The levels of the neurotransmitter metabolites were estimated by HPLC with electrochemical detection, all three in the same run. A 4.6 mm column was used (Spherisorb ODS2, Waters, Milford, MA, USA), and the mobile phase consisted of acetate buffer, pH 5.2, with 10% methanol. For each sample an aliquot of CSF was directly injected into the HPLC system and subsequently a second aliquot with added standards corresponding to 5 ng/mL for MHPG, 10 ng/mL for 5-HIAA, and 20 ng/mL for HVA in the CSF sample. The concentrations of the metabolites were calculated from the differences in peak heights between the sample with and the sample without standards. For this part of the study, we only included patients who were drug-free for at least two weeks at the time of lumbar puncture, namely, 89 from the 145 males and 158 from the 285 females.

Body mass index (weight in kilograms divided by the square of height in meters) was calculated using self-reported height and weight. Smoking history and numbers of cigarettes per day were registered.
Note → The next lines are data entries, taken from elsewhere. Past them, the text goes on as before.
<file path="src/rtl/frame_timer_pkg.sv">
// Shared types and default constants for the frame-based playback timer.
package frame_timer_pkg;

    typedef enum logic [1:0] {
        HALTED = 2'd0,
        RUN    = 2'd1,
        PAUSE  = 2'd2,
        DONE   = 2'd3
    } timer_state_t;

    localparam int FT_DEF_WIDTH = 16;
    localparam int FT_DEF_END   = 5669;
    localparam int FT_DEF_DONE  = 5680;
    localparam int FT_DEF_SYNC  = 2;

endpackage

</file>
<file path="src/rtl/frame_edge_sync.sv">
// Synchronizes the asynchronous frame strobe and emits a one-cycle pulse
// (fp) on each synchronized rising edge.
module frame_edge_sync #(
    parameter int SYNC_STAGES = 2
) (
    input  logic clk,
    input  logic reset_n,
    input  logic new_frame,
    output logic fp
);

    logic [SYNC_STAGES-1:0] r_sync;
    logic                   r_prev;
    logic                   r_fp;

    always_ff @(posedge clk or negedge reset_n) begin
        if (!reset_n) begin
            r_sync <= '0;
            r_prev <= 1'b0;
            r_fp   <= 1'b0;
        end else begin
            r_sync <= {r_sync[SYNC_STAGES-2:0], new_frame};
            r_prev <= r_sync[SYNC_STAGES-1];
            r_fp   <= r_sync[SYNC_STAGES-1] & ~r_prev;
        end
    end

    assign fp = r_fp;

endmodule

</file>
<file path="src/rtl/frame_timer.sv">
// Frame-counting playback timer with start/abort and end-of-song latch.
// Pause support is built only when FRAME_TIMER_PAUSE_EN is defined.
module frame_timer
    import frame_timer_pkg::*;
#(
    parameter int WIDTH       = FT_DEF_WIDTH,
    parameter int END_COUNT   = FT_DEF_END,
    parameter int DONE_VALUE  = FT_DEF_DONE,
    parameter int SYNC_STAGES = FT_DEF_SYNC
) (
    input  logic             clk,
    input  logic             reset_n,
    input  logic             start_sign,
    input  logic             pause_sign,
    input  logic             abort_sign,
    input  logic             new_frame,
    output logic             stop_sign,
    output logic             running,
    output logic             frame_tick,
    output logic [WIDTH-1:0] un_time
);

    if (SYNC_STAGES < 2) begin : g_bad_sync
        $error("frame_timer: SYNC_STAGES must be at least 2");
    end
    if (longint'(END_COUNT) >= (longint'(1) << WIDTH)) begin : g_bad_end
        $error("frame_timer: END_COUNT does not fit in WIDTH bits");
    end
    if (longint'(DONE_VALUE) >= (longint'(1) << WIDTH)) begin : g_bad_done
        $error("frame_timer: DONE_VALUE does not fit in WIDTH bits");
    end

    localparam logic [WIDTH-1:0] END_V  = WIDTH'(END_COUNT);
    localparam logic [WIDTH-1:0] DONE_V = WIDTH'(DONE_VALUE);

    timer_state_t     r_state;
    timer_state_t     w_state_nx;
    logic [WIDTH-1:0] r_un_time;
    logic [WIDTH-1:0] w_time_nx;
    logic             r_stop;
    logic             r_running;
    logic             r_tick;
    logic             w_tick_nx;
    logic             w_fp;
    logic             w_pause;

`ifdef FRAME_TIMER_PAUSE_EN
    assign w_pause = pause_sign;
`else
    logic w_unused_pause;
    assign w_unused_pause = pause_sign;
    assign w_pause        = 1'b0;
`endif

    frame_edge_sync #(
        .SYNC_STAGES(SYNC_STAGES)
    ) u_sync (
        .clk      (clk),
        .reset_n  (reset_n),
        .new_frame(new_frame),
        .fp       (w_fp)
    );

    always_comb begin
        w_state_nx = r_state;
        w_time_nx  = r_un_time;
        w_tick_nx  = 1'b0;
        unique case (r_state)
            HALTED: begin
                w_time_nx = '0;
                if (start_sign) w_state_nx = RUN;
            end
            RUN: begin
                if (abort_sign) begin
                    w_state_nx = HALTED;
                    w_time_nx  = '0;
                end else if (r_un_time == END_V) begin
                    w_state_nx = DONE;
                    w_time_nx  = DONE_V;
                end else if (w_pause) begin
                    // a frame pulse landing with pause is dropped
                    w_state_nx = PAUSE;
                end else if (w_fp) begin
                    w_time_nx = r_un_time + WIDTH'(1);
                    w_tick_nx = 1'b1;
                end
            end
            PAUSE: begin
                if (abort_sign) begin
                    w_state_nx = HALTED;
                    w_time_nx  = '0;
                end else if (!w_pause) begin
                    w_state_nx = RUN;
                end
            end
            DONE: begin
                w_time_nx = DONE_V;
                if (abort_sign) begin
                    w_state_nx = HALTED;
                    w_time_nx  = '0;
                end
            end
            default: begin
                w_state_nx = HALTED;
                w_time_nx  = '0;
            end
        endcase
    end

    always_ff @(posedge clk or negedge reset_n) begin
        if (!reset_n) begin
            r_state   <= HALTED;
            r_un_time <= '0;
            r_stop    <= 1'b0;
            r_running <= 1'b0;
            r_tick    <= 1'b0;
        end else begin
            r_state   <= w_state_nx;
            r_un_time <= w_time_nx;
            r_stop    <= (w_state_nx == DONE);
            r_running <= (w_state_nx == RUN);
            r_tick    <= w_tick_nx;
        end
    end

    assign stop_sign  = r_stop;
    assign running    = r_running;
    assign frame_tick = r_tick;
    assign un_time    = r_un_time;

endmodule

</file>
A multiple regression analysis was performed in searching for associations of clinical variables with BMI. Patients were assigned in subgroups regarding smoking (zero, 5–20, and >20 cigarettes per day), disease phenotype (CIS, RRMS), duration of illness (duration up to 3 months, 3 months to 3 years, and more than 3 years), and EDSS score (score zero, 1–3, and 3.5–6.5). Regarding treatment at assessment, patients were assigned in subgroups taking thyroid hormones (n = 29), steroids (n = 53), immunomodulatory agents (n = 20), antidepressives (n = 22), other drugs (n = 34), and drug-free patients (n = 301). Previous treatments with steroids (n = 199) and with immunomodulatory drugs (n = 58) were also used as independent variables.

Since there were significant differences in weight, height, and BMI between genders in MS patients and in control subjects, the data were further analyzed separately for males and females.

Quartile limits for weight, height, and BMI were calculated from male and female control subjects, and patients were thus assigned to defined quartiles. The differences of frequencies in lower, two middle, and upper quartiles between controls and patients were evaluated using the chi-square test. The CSF levels of MHPG, 5-HIAA, and HVA of drug-free patients assigned to BMI quartiles were compared separately for males and females, using analysis of variance with age as covariate.

3. Results

A multiple regression analysis was performed for the whole patient population (459 patients), with dependent variable BMI and independent variables sex, age, smoking, disease phenotype, duration of illness, drug treatment, EDSS score, previous treatment with steroids, and immunomodulatory drugs. A regression coefficient R = .3358 was calculated, with F = 6.34, df = 9, 449, and P < .0001. Significant associations with BMI were found only for sex (beta = −0.2293, P < .0001) and age (beta = 0.2103, P < .0001). For the total patients' samples, there were no associations of BMI with smoking, disease phenotype, duration of illness, drug treatment, previous treatment, or EDSS score. Moreover, Spearman correlation coefficient tests did not reveal any significant associations of BMI or weight with duration of illness, cigarettes smoked per day, or EDSS score.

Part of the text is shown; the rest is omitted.